===== src/rtl/wave_grid_stencil_step_assert.svh =====
// Assertion macros for the wave grid stencil block.
`ifndef WAVE_GRID_STENCIL_STEP_ASSERT_SVH
`define WAVE_GRID_STENCIL_STEP_ASSERT_SVH

// Antecedent implies consequent in the same cycle.
`define WGS_ASSERT_SAME(lbl, clk, rst, ante, cons) \
  lbl: assert property (@(posedge clk) disable iff (rst) (ante) |-> (cons)) \
    else $error("wgs assertion failed");

// Antecedent implies consequent in the next cycle.
`define WGS_ASSERT_NEXT(lbl, clk, rst, ante, cons) \
  lbl: assert property (@(posedge clk) disable iff (rst) (ante) |=> (cons)) \
    else $error("wgs assertion failed");

`endif


===== src/rtl/wgs_pkg.sv =====
// Shared types, constants and helpers of the wave grid stencil block.
package wgs_pkg;

  localparam int MAX_ROWS_DEF = 64;
  localparam int MAX_COLS_DEF = 64;
  localparam int HEIGHT_W     = 16;
  localparam int SLOPE_W      = 17;
  localparam int SIZE_W       = 7;
  localparam int COEF_FRAC    = 14;

  localparam logic signed [15:0] COEF_PREV_RST   = -16'sd16384;
  localparam logic signed [15:0] COEF_CENTER_RST = 16'sd16384;
  localparam logic signed [15:0] COEF_NEIGH_RST  = 16'sd4096;
  localparam logic [15:0]        TIME_STEP_RST   = 16'd1000;
  localparam logic [6:0]         ROWS_RST        = 7'd64;
  localparam logic [6:0]         COLS_RST        = 7'd64;

  localparam logic [2:0] CFG_COEF_PREV   = 3'd0;
  localparam logic [2:0] CFG_COEF_CENTER = 3'd1;
  localparam logic [2:0] CFG_COEF_NEIGH  = 3'd2;
  localparam logic [2:0] CFG_TIME_STEP   = 3'd3;
  localparam logic [2:0] CFG_ROWS        = 3'd4;
  localparam logic [2:0] CFG_COLS        = 3'd5;

  typedef enum logic [1:0] {
    KIND_TICK = 2'd0,
    KIND_DIST = 2'd1,
    KIND_READ = 2'd2,
    KIND_BAD  = 2'd3
  } kind_t;

  typedef enum logic [2:0] {
    SEL_C, SEL_U, SEL_D, SEL_L, SEL_R
  } cell_sel_t;

  typedef enum logic [2:0] {
    CAP_NONE, CAP_C, CAP_U, CAP_D, CAP_L, CAP_R
  } cap_sel_t;

  typedef struct packed {
    logic      ld_req;
    logic      acc_add;
    logic      acc_clr;
    logic      bank_flip;
    logic      clr;
    logic      loop_init;
    logic      loop_adv;
    logic      use_loop;
    cell_sel_t sel;
    cap_sel_t  cap;
    logic      mul;
    logic      step_wr;
    logic      dist_wr;
    logic      res_ld;
    logic      res_stepped;
  } wgs_cmd_t;

  typedef struct packed {
    kind_t kind;
    logic  dist_ok;
    logic  read_ok;
    logic  step_due;
    logic  grid_empty;
    logic  loop_last;
    logic  clr_last;
  } wgs_status_t;

  function automatic logic signed [15:0] sat_h(input logic signed [35:0] v);
    logic signed [15:0] r;
    if (v > 36'sd32767) r = 16'sh7fff;
    else if (v < -36'sd32768) r = 16'sh8000;
    else r = v[15:0];
    return r;
  endfunction

endpackage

━━━━━━━━━━━━━━━━━━━━

### THE PROBLEM
The complete material must be repeated exactly.

### COMPLETED EXERCISE
===== src/rtl/wave_grid_stencil_step_assert.svh =====
// Assertion macros for the wave grid stencil block.
`ifndef WAVE_GRID_STENCIL_STEP_ASSERT_SVH
`define WAVE_GRID_STENCIL_STEP_ASSERT_SVH

// Antecedent implies consequent in the same cycle.
`define WGS_ASSERT_SAME(lbl, clk, rst, ante, cons) \
  lbl: assert property (@(posedge clk) disable iff (rst) (ante) |-> (cons)) \
    else $error("wgs assertion failed");

// Antecedent implies consequent in the next cycle.
`define WGS_ASSERT_NEXT(lbl, clk, rst, ante, cons) \
  lbl: assert property (@(posedge clk) disable iff (rst) (ante) |=> (cons)) \
    else $error("wgs assertion failed");

`endif


===== src/rtl/wgs_pkg.sv =====
// Shared types, constants and helpers of the wave grid stencil block.
package wgs_pkg;

  localparam int MAX_ROWS_DEF = 64;
  localparam int MAX_COLS_DEF = 64;
  localparam int HEIGHT_W     = 16;
  localparam int SLOPE_W      = 17;
  localparam int SIZE_W       = 7;
  localparam int COEF_FRAC    = 14;

  localparam logic signed [15:0] COEF_PREV_RST   = -16'sd16384;
  localparam logic signed [15:0] COEF_CENTER_RST = 16'sd16384;
  localparam logic signed [15:0] COEF_NEIGH_RST  = 16'sd4096;
  localparam logic [15:0]        TIME_STEP_RST   = 16'd1000;
  localparam logic [6:0]         ROWS_RST        = 7'd64;
  localparam logic [6:0]         COLS_RST        = 7'd64;

  localparam logic [2:0] CFG_COEF_PREV   = 3'd0;
  localparam logic [2:0] CFG_COEF_CENTER = 3'd1;
  localparam logic [2:0] CFG_COEF_NEIGH  = 3'd2;
  localparam logic [2:0] CFG_TIME_STEP   = 3'd3;
  localparam logic [2:0] CFG_ROWS        = 3'd4;
  localparam logic [2:0] CFG_COLS        = 3'd5;

  typedef enum logic [1:0] {
    KIND_TICK = 2'd0,
    KIND_DIST = 2'd1,
    KIND_READ = 2'd2,
    KIND_BAD  = 2'd3
  } kind_t;

  typedef enum logic [2:0] {
    SEL_C, SEL_U, SEL_D, SEL_L, SEL_R
  } cell_sel_t;

  typedef enum logic [2:0] {
    CAP_NONE, CAP_C, CAP_U, CAP_D, CAP_L, CAP_R
  } cap_sel_t;

  typedef struct packed {
    logic      ld_req;
    logic      acc_add;
    logic      acc_clr;
    logic      bank_flip;
    logic      clr;
    logic      loop_init;
    logic      loop_adv;
    logic      use_loop;
    cell_sel_t sel;
    cap_sel_t  cap;
    logic      mul;
    logic      step_wr;
    logic      dist_wr;
    logic      res_ld;
    logic      res_stepped;
  } wgs_cmd_t;

  typedef struct packed {
    kind_t kind;
    logic  dist_ok;
    logic  read_ok;
    logic  step_due;
    logic  grid_empty;
    logic  loop_last;
    logic  clr_last;
  } wgs_status_t;

  function automatic logic signed [15:0] sat_h(input logic signed [35:0] v);
    logic signed [15:0] r;
    if (v > 36'sd32767) r = 16'sh7fff;
    else if (v < -36'sd32768) r = 16'sh8000;
    else r = v[15:0];
    return r;
  endfunction

endpackage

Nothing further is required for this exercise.